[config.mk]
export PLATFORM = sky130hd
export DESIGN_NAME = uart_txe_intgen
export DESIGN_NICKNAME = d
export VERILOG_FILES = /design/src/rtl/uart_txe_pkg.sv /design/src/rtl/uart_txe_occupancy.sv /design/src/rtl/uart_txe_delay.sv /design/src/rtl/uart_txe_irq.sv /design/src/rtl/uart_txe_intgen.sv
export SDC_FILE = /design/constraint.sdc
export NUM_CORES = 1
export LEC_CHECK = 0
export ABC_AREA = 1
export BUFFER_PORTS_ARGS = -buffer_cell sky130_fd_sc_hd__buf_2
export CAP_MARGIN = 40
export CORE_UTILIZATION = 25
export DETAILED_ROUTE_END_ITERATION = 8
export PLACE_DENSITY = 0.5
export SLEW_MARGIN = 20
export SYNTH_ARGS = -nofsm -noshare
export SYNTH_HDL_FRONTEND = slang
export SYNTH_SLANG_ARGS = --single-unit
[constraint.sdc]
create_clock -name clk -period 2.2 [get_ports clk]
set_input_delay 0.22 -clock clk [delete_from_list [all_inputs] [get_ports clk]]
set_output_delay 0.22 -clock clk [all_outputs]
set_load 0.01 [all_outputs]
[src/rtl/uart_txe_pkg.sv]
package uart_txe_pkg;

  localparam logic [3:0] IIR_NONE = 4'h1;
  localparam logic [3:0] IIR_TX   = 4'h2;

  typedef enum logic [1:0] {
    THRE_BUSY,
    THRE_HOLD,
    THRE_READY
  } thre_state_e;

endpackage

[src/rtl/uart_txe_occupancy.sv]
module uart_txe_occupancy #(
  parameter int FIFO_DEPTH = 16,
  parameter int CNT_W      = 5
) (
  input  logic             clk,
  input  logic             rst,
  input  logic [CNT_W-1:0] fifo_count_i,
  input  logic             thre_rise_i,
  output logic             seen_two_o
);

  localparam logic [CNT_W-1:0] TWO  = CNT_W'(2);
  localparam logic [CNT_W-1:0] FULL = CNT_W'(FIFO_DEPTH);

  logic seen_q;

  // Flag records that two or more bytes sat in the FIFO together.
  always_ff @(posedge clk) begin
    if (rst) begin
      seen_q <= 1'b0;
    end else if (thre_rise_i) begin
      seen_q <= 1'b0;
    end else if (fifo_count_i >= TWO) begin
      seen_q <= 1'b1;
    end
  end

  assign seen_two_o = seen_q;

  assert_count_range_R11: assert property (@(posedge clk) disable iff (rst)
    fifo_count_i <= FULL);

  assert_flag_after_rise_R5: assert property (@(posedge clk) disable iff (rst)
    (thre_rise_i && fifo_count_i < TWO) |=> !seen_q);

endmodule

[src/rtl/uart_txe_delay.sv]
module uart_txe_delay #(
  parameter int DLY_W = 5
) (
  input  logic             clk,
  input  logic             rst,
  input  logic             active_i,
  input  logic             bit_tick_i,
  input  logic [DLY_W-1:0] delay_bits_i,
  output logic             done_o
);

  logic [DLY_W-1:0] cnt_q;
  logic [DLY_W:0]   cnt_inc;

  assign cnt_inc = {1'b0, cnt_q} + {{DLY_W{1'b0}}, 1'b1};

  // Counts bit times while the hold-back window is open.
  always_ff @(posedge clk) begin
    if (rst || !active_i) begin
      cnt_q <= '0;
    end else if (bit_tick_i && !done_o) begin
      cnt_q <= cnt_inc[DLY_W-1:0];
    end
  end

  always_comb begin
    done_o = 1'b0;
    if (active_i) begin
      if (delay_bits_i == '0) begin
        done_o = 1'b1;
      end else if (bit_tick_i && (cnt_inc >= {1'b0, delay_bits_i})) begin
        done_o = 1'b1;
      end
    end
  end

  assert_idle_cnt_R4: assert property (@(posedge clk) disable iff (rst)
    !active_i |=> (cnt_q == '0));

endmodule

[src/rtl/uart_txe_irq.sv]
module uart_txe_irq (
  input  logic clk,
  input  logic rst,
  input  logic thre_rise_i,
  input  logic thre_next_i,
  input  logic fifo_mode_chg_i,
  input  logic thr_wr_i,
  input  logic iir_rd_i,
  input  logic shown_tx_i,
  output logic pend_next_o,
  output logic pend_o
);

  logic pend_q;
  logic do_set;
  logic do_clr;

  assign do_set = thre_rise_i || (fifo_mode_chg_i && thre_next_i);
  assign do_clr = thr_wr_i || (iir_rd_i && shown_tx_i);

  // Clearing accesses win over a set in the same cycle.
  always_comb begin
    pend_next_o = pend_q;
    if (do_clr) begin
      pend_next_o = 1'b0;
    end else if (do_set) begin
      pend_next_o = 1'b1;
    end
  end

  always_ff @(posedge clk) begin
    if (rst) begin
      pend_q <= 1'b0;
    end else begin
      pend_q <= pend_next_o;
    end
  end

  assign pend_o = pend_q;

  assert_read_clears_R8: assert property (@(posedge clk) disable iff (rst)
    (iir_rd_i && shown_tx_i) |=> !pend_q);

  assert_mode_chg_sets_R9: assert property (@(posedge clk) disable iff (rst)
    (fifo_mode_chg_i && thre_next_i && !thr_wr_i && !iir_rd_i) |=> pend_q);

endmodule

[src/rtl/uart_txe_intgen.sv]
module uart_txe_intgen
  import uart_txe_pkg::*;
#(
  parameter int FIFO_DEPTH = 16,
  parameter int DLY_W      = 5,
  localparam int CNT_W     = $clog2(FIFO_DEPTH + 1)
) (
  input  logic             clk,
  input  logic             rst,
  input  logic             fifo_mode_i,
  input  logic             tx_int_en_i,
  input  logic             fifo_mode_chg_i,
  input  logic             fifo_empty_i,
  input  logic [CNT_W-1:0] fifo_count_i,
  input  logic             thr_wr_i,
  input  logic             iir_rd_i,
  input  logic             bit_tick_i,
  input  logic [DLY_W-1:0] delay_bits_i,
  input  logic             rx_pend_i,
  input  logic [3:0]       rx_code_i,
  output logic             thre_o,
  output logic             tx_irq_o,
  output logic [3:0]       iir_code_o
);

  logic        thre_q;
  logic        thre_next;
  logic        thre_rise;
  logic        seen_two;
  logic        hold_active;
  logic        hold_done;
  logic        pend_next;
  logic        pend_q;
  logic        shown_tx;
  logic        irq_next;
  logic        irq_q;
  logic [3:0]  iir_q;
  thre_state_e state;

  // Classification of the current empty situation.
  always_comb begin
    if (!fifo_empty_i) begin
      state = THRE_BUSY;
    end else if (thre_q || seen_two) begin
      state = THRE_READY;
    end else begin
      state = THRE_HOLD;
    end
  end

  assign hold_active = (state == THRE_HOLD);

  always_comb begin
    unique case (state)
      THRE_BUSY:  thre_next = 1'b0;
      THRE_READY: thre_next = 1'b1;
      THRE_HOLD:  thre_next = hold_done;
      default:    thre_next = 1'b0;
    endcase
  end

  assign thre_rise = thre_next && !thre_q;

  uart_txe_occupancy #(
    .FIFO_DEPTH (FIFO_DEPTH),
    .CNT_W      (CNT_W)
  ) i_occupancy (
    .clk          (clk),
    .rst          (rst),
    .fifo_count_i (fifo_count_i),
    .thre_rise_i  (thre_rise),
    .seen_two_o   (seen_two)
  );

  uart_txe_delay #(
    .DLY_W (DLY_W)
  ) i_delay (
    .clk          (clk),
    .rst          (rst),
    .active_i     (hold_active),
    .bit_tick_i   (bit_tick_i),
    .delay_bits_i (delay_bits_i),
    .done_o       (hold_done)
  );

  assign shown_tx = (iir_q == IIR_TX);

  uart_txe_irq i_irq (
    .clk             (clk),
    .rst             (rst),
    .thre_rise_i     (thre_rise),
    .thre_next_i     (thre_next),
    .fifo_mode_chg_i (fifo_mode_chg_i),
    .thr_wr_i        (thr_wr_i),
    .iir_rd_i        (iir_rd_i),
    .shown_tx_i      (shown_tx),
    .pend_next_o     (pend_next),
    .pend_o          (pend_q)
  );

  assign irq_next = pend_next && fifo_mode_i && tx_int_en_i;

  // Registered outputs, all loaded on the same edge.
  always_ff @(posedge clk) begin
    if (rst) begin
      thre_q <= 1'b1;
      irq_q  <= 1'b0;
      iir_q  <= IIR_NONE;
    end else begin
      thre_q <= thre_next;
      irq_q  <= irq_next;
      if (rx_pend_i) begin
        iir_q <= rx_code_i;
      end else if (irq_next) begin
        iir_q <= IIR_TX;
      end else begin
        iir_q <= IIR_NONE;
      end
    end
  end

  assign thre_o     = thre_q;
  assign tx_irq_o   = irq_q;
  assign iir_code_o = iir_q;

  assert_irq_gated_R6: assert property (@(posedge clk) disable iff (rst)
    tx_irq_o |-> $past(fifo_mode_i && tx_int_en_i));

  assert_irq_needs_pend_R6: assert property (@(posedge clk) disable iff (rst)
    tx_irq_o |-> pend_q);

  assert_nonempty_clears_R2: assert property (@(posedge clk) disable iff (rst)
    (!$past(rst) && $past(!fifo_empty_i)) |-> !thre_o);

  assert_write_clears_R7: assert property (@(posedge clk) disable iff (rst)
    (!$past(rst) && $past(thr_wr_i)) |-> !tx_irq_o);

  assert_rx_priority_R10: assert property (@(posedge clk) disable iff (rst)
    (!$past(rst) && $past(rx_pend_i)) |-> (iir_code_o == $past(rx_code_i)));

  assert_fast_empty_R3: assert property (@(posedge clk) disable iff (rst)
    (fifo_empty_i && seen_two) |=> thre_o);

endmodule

──────

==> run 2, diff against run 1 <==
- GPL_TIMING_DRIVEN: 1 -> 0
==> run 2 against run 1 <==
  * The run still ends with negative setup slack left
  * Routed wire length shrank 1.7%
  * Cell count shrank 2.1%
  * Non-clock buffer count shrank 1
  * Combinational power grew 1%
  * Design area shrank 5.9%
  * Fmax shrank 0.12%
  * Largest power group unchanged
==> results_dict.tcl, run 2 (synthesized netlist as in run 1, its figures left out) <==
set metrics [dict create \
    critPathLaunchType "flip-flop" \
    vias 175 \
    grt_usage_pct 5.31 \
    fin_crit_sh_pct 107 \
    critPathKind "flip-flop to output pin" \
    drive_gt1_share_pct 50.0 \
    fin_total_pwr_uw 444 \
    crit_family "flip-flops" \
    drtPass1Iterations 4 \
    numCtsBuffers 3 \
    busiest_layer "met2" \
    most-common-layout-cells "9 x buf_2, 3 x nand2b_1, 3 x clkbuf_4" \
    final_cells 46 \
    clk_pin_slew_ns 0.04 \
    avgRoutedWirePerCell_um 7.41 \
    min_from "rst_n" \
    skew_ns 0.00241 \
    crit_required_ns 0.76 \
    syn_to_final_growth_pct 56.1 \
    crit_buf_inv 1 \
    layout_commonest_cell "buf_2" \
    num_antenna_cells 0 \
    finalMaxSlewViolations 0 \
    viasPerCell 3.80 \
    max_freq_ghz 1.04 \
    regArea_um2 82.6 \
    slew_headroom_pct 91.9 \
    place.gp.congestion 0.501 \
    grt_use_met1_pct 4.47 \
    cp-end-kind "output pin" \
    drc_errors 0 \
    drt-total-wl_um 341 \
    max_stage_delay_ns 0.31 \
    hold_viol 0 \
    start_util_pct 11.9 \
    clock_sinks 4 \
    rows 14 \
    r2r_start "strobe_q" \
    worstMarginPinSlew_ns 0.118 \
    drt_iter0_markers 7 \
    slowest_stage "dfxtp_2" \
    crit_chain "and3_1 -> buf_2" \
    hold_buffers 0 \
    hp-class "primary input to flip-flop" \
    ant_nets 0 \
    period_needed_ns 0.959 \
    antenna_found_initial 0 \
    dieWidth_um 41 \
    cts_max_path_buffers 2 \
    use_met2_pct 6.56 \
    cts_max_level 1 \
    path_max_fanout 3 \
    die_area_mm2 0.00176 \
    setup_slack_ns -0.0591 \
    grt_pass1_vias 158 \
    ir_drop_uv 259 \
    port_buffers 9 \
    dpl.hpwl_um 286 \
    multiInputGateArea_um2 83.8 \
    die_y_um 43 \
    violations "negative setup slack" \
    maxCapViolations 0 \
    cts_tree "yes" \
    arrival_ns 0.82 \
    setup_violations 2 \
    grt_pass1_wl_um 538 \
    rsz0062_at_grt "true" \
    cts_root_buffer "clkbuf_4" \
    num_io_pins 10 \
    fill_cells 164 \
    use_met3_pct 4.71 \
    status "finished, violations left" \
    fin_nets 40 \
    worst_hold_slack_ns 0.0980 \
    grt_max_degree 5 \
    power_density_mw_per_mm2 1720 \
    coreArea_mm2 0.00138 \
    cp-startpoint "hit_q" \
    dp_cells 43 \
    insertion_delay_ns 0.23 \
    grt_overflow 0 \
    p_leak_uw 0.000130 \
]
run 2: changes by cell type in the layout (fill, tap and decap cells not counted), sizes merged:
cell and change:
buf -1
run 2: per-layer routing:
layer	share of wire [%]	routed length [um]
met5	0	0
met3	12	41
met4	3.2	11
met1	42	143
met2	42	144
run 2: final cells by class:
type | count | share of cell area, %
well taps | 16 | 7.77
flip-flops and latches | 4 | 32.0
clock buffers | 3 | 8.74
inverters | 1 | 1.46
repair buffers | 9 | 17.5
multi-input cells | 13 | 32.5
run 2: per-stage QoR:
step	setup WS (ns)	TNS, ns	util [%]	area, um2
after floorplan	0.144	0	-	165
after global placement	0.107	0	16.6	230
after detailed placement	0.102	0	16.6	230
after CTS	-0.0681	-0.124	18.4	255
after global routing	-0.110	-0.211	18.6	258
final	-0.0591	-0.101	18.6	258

──────

- What is needed
Copy all lines of the preceding data that hold the word "shrank".

- Solution
  * Routed wire length shrank 1.7%
  * Cell count shrank 2.1%
  * Non-clock buffer count shrank 1
  * Design area shrank 5.9%
  * Fmax shrank 0.12%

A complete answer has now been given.